[Opening PROVIDED DATA section]

`src/rtl/core/first_fit_chunk_allocator_unit_defines.svh`:
```
// ----------------------------------------------------------------------------
// First-fit chunk allocator assertion macros
// Shared concurrent assertion forms, clocked on clk_i, off while in reset.
// ----------------------------------------------------------------------------
`ifndef FIRST_FIT_CHUNK_ALLOCATOR_UNIT_DEFINES_SVH
`define FIRST_FIT_CHUNK_ALLOCATOR_UNIT_DEFINES_SVH

// Property that must hold at every clock edge out of reset
`define FFCA_ASSERT(lbl, prop, msg) \
  lbl: assert property (@(posedge clk_i) disable iff (!rst_ni) (prop)) else $error(msg);

// Condition in one cycle implies a condition in the next cycle
`define FFCA_ASSERT_NEXT(lbl, pre, post, msg) \
  lbl: assert property (@(posedge clk_i) disable iff (!rst_ni) (pre) |=> (post)) \
    else $error(msg);

`endif

```
`src/rtl/core/ffca_pkg.sv`:
```
// ----------------------------------------------------------------------------
// First-fit chunk allocator package
// Sizes, operation and status codes, and the scan unit interface types.
// ----------------------------------------------------------------------------
package ffca_pkg;

  // Table geometry
  localparam int MAX_CHUNKS = 64;
  localparam int SIZE_BITS  = 16;
  localparam int IDX_W      = (MAX_CHUNKS > 1) ? $clog2(MAX_CHUNKS) : 1;
  localparam int CNT_W      = $clog2(MAX_CHUNKS + 1);

  // Fixed field widths
  localparam int AMT_W      = 16;
  localparam int OUT_IDX_W  = 6;
  localparam int STATUS_W   = 3;
  localparam int CAP_W      = 16;
  localparam int SUM_W      = AMT_W + 1;
  localparam int CMP_W      = (SIZE_BITS > AMT_W) ? SIZE_BITS : AMT_W;

  localparam logic [CAP_W-1:0] CAP_RESET = CAP_W'(1024);
  localparam logic [AMT_W-1:0] GRANT_MAX = '1;

  typedef enum logic {
    OP_LOAD    = 1'b0,
    OP_REQUEST = 1'b1
  } ffca_op_e;

  typedef enum logic [STATUS_W-1:0] {
    STAT_LOADED  = 3'd0,
    STAT_GRANTED = 3'd1,
    STAT_NO_FIT  = 3'd2,
    STAT_CAP_HIT = 3'd3,
    STAT_IGNORED = 3'd4,
    STAT_FULL    = 3'd5
  } ffca_status_e;

  // Command from the control sequencer to the scan unit
  typedef struct packed {
    logic                 load;
    logic                 start;
    logic [SIZE_BITS-1:0] wr_size;
    logic [AMT_W-1:0]     amount;
  } ffca_cmd_t;

  // Scan completion, a one-cycle pulse on done
  typedef struct packed {
    logic                 done;
    logic                 hit;
    logic [IDX_W-1:0]     idx;
    logic [SIZE_BITS-1:0] size;
  } ffca_rsp_t;

endpackage

```
`src/rtl/core/ffca_scan_unit.sv`:
```
// ----------------------------------------------------------------------------
// First-fit chunk allocator scan unit
// Holds the chunk size memory and free marks, appends loaded chunks and walks
// the table one entry per cycle through a single shared size comparator.
// ----------------------------------------------------------------------------
`include "first_fit_chunk_allocator_unit_defines.svh"

module ffca_scan_unit
  import ffca_pkg::*;
(
  input  logic             clk_i,
  input  logic             rst_ni,
  input  ffca_cmd_t        cmd_i,
  output ffca_rsp_t        rsp_o,
  output logic [CNT_W-1:0] count_o
);

  typedef enum logic {
    SC_IDLE,
    SC_RUN
  } sc_state_e;

  sc_state_e             sc_state_q;
  logic [CNT_W-1:0]      count_q;
  logic [CNT_W-1:0]      ptr_q;
  logic                  cmp_vld_q;
  logic [IDX_W-1:0]      cmp_idx_q;
  logic [MAX_CHUNKS-1:0] free_q;
  ffca_rsp_t             rsp_q;

  logic [SIZE_BITS-1:0]  mem [MAX_CHUNKS];
  logic [SIZE_BITS-1:0]  rd_data_q;

  logic                  fits;
  logic                  hit;
  logic                  last;

  // Chunk memory: append port and one registered scan read port
  always_ff @(posedge clk_i) begin
    if (cmd_i.load) begin
      mem[count_q[IDX_W-1:0]] <= cmd_i.wr_size;
    end
    if (ptr_q < count_q) begin
      rd_data_q <= mem[ptr_q[IDX_W-1:0]];
    end
  end

  // Shared comparator on the entry read last cycle
  assign fits = CMP_W'(rd_data_q) >= CMP_W'(cmd_i.amount);
  assign hit  = cmp_vld_q && free_q[cmp_idx_q] && fits;
  assign last = cmp_vld_q && ((CNT_W'(cmp_idx_q) + CNT_W'(1)) == count_q);

  // Scan sequencer, free marks and fill count
  always_ff @(posedge clk_i or negedge rst_ni) begin
    if (!rst_ni) begin
      sc_state_q <= SC_IDLE;
      count_q    <= '0;
      ptr_q      <= '0;
      cmp_vld_q  <= 1'b0;
      cmp_idx_q  <= '0;
      free_q     <= '0;
      rsp_q      <= '0;
    end else begin
      rsp_q.done <= 1'b0;
      if (cmd_i.load) begin
        free_q[count_q[IDX_W-1:0]] <= 1'b1;
        count_q                    <= count_q + CNT_W'(1);
      end
      unique case (sc_state_q)
        SC_IDLE: begin
          cmp_vld_q <= 1'b0;
          ptr_q     <= '0;
          if (cmd_i.start) begin
            if (count_q == '0) begin
              // empty table: miss at once
              rsp_q.done <= 1'b1;
              rsp_q.hit  <= 1'b0;
            end else begin
              sc_state_q <= SC_RUN;
            end
          end
        end
        SC_RUN: begin
          cmp_vld_q <= ptr_q < count_q;
          cmp_idx_q <= ptr_q[IDX_W-1:0];
          if (ptr_q < count_q) begin
            ptr_q <= ptr_q + CNT_W'(1);
          end
          if (hit) begin
            free_q[cmp_idx_q] <= 1'b0;
            rsp_q.done        <= 1'b1;
            rsp_q.hit         <= 1'b1;
            rsp_q.idx         <= cmp_idx_q;
            rsp_q.size        <= rd_data_q;
            cmp_vld_q         <= 1'b0;
            sc_state_q        <= SC_IDLE;
          end else if (last) begin
            rsp_q.done <= 1'b1;
            rsp_q.hit  <= 1'b0;
            cmp_vld_q  <= 1'b0;
            sc_state_q <= SC_IDLE;
          end
        end
        default: sc_state_q <= SC_IDLE;
      endcase
    end
  end

  assign rsp_o   = rsp_q;
  assign count_o = count_q;

  // Checks
  `FFCA_ASSERT(a_count_bound, count_q <= CNT_W'(MAX_CHUNKS), "chunk count beyond table")
  `FFCA_ASSERT(a_cmd_excl, !(cmd_i.load && cmd_i.start), "load and scan start together")
  `FFCA_ASSERT(a_hit_clears, (rsp_q.done && rsp_q.hit) |-> !free_q[rsp_q.idx],
               "granted chunk still marked free")
  `FFCA_ASSERT(a_scan_in_table, cmp_vld_q |-> (CNT_W'(cmp_idx_q) < count_q),
               "compare on entry beyond fill count")

endmodule

```
`src/rtl/core/first_fit_chunk_allocator_unit.sv`:
```
// ----------------------------------------------------------------------------
// First-fit chunk allocator unit
// Appends chunk sizes to a table and grants requests from the lowest-index
// free chunk large enough, under a cap on the total granted size.
// ----------------------------------------------------------------------------
//  Channel  Dir  Handshake                 Payload
//  in       in   in_valid_i / in_stall_o   op_i, amount_i
//  out      out  out_valid_o / out_stall_i status_o, chunk_index_o, chunk_size_o,
//                                          total_allocated_o, successes_o
//  cfg      in   cfg_we_i                  cfg_data_i (allocation cap)
//
// Loads, ignored and refused items go from accept straight to the finish state, with no scan.
// A request scans the table one entry per cycle through one comparator and
// ends at the first free entry that fits, a grant, or after the last entry,
// a miss; on an empty table it misses at once.
// One transaction is worked on at a time; in_stall_o is high while busy.
// A finished result waits in the output register while out_stall_i is high.
// Reset clears the table marks, fill count, totals and halt; the cap is 1024.
// ----------------------------------------------------------------------------
`include "first_fit_chunk_allocator_unit_defines.svh"

module first_fit_chunk_allocator_unit
  import ffca_pkg::*;
(
  input  logic                 clk_i,
  input  logic                 rst_ni,
  // configuration
  input  logic                 cfg_we_i,
  input  logic [CAP_W-1:0]     cfg_data_i,
  // input transactions
  input  logic                 in_valid_i,
  output logic                 in_stall_o,
  input  logic                 op_i,
  input  logic [AMT_W-1:0]     amount_i,
  // result transactions
  output logic                 out_valid_o,
  input  logic                 out_stall_i,
  output logic [STATUS_W-1:0]  status_o,
  output logic [OUT_IDX_W-1:0] chunk_index_o,
  output logic [AMT_W-1:0]     chunk_size_o,
  output logic [AMT_W-1:0]     total_allocated_o,
  output logic [AMT_W-1:0]     successes_o
);

  typedef enum logic [1:0] {
    ST_IDLE,
    ST_SCAN,
    ST_FINISH
  } state_e;

  state_e               state_q;
  logic [CAP_W-1:0]     cap_q;
  logic                 halted_q;
  logic [AMT_W-1:0]     sum_q;
  logic [AMT_W-1:0]     grant_q;
  logic [AMT_W-1:0]     amt_q;

  ffca_status_e         res_status_q;
  logic [OUT_IDX_W-1:0] res_idx_q;
  logic [AMT_W-1:0]     res_size_q;

  logic                 out_valid_q;
  ffca_status_e         status_q;
  logic [OUT_IDX_W-1:0] index_q;
  logic [AMT_W-1:0]     size_q;
  logic [AMT_W-1:0]     total_q;
  logic [AMT_W-1:0]     succ_q;

  logic                 accept;
  logic                 is_load;
  logic                 full;
  logic                 cap_exceed;
  logic                 out_free;
  logic [CNT_W-1:0]     count;
  ffca_cmd_t            cmd;
  ffca_rsp_t            rsp;

  // Handshake and decode
  assign in_stall_o = state_q != ST_IDLE;
  assign accept     = in_valid_i && !in_stall_o;
  assign is_load    = op_i == OP_LOAD;
  assign full       = count == CNT_W'(MAX_CHUNKS);
  assign cap_exceed = ({1'b0, sum_q} + {1'b0, amount_i}) > SUM_W'(cap_q);
  assign out_free   = !out_valid_q || !out_stall_i;

  // Commands to the scan unit
  always_comb begin
    cmd.load    = accept && is_load && !full;
    cmd.start   = accept && !is_load && !halted_q && !cap_exceed;
    cmd.wr_size = SIZE_BITS'(amount_i);
    cmd.amount  = amt_q;
  end

  ffca_scan_unit u_scan (
    .clk_i   (clk_i),
    .rst_ni  (rst_ni),
    .cmd_i   (cmd),
    .rsp_o   (rsp),
    .count_o (count)
  );

  // Configuration register
  always_ff @(posedge clk_i or negedge rst_ni) begin
    if (!rst_ni) begin
      cap_q <= CAP_RESET;
    end else if (cfg_we_i) begin
      cap_q <= cfg_data_i;
    end
  end

  // Control sequencer, running totals and output register
  always_ff @(posedge clk_i or negedge rst_ni) begin
    if (!rst_ni) begin
      state_q      <= ST_IDLE;
      halted_q     <= 1'b0;
      sum_q        <= '0;
      grant_q      <= '0;
      amt_q        <= '0;
      res_status_q <= STAT_LOADED;
      res_idx_q    <= '0;
      res_size_q   <= '0;
      out_valid_q  <= 1'b0;
      status_q     <= STAT_LOADED;
      index_q      <= '0;
      size_q       <= '0;
      total_q      <= '0;
      succ_q       <= '0;
    end else begin
      if (out_valid_q && !out_stall_i) begin
        out_valid_q <= 1'b0;
      end
      unique case (state_q)
        ST_IDLE: begin
          if (accept) begin
            amt_q      <= amount_i;
            res_idx_q  <= '0;
            res_size_q <= '0;
            state_q    <= ST_FINISH;
            if (is_load) begin
              if (full) begin
                res_status_q <= STAT_FULL;
              end else begin
                res_status_q <= STAT_LOADED;
                res_idx_q    <= OUT_IDX_W'(count);
              end
            end else if (halted_q) begin
              res_status_q <= STAT_IGNORED;
            end else if (cap_exceed) begin
              halted_q     <= 1'b1;
              res_status_q <= STAT_CAP_HIT;
            end else begin
              state_q <= ST_SCAN;
            end
          end
        end
        ST_SCAN: begin
          if (rsp.done) begin
            state_q <= ST_FINISH;
            if (rsp.hit) begin
              res_status_q <= STAT_GRANTED;
              res_idx_q    <= OUT_IDX_W'(rsp.idx);
              res_size_q   <= AMT_W'(rsp.size);
              sum_q        <= sum_q + amt_q;
              if (grant_q != GRANT_MAX) begin
                grant_q <= grant_q + AMT_W'(1);
              end
            end else begin
              res_status_q <= STAT_NO_FIT;
            end
          end
        end
        ST_FINISH: begin
          if (out_free) begin
            out_valid_q <= 1'b1;
            status_q    <= res_status_q;
            index_q     <= res_idx_q;
            size_q      <= res_size_q;
            total_q     <= sum_q;
            succ_q      <= grant_q;
            state_q     <= ST_IDLE;
          end
        end
        default: state_q <= ST_IDLE;
      endcase
    end
  end

  assign out_valid_o       = out_valid_q;
  assign status_o          = status_q;
  assign chunk_index_o     = index_q;
  assign chunk_size_o      = size_q;
  assign total_allocated_o = total_q;
  assign successes_o       = succ_q;

  // Checks
  `FFCA_ASSERT(a_done_in_scan, rsp.done |-> (state_q == ST_SCAN), "scan done while not scanning")
  `FFCA_ASSERT_NEXT(a_halt_sticks, halted_q, halted_q, "halt flag cleared")
  `FFCA_ASSERT(a_result_from_finish, $rose(out_valid_q) |-> $past(state_q == ST_FINISH),
               "result shown without finishing a transaction")
  `FFCA_ASSERT(a_out_hold, (out_valid_q && out_stall_i && state_q == ST_FINISH)
               |=> (out_valid_q && $stable(status_q)), "pending result overwritten")

endmodule
```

[Closing PROVIDED DATA section]

EXERCISE REQUIREMENTS
Find all the lines with "post" in the data and copy them.

EXERCISE SOLUTION
`define FFCA_ASSERT_NEXT(lbl, pre, post, msg) \
  lbl: assert property (@(posedge clk_i) disable iff (!rst_ni) (pre) |=> (post)) \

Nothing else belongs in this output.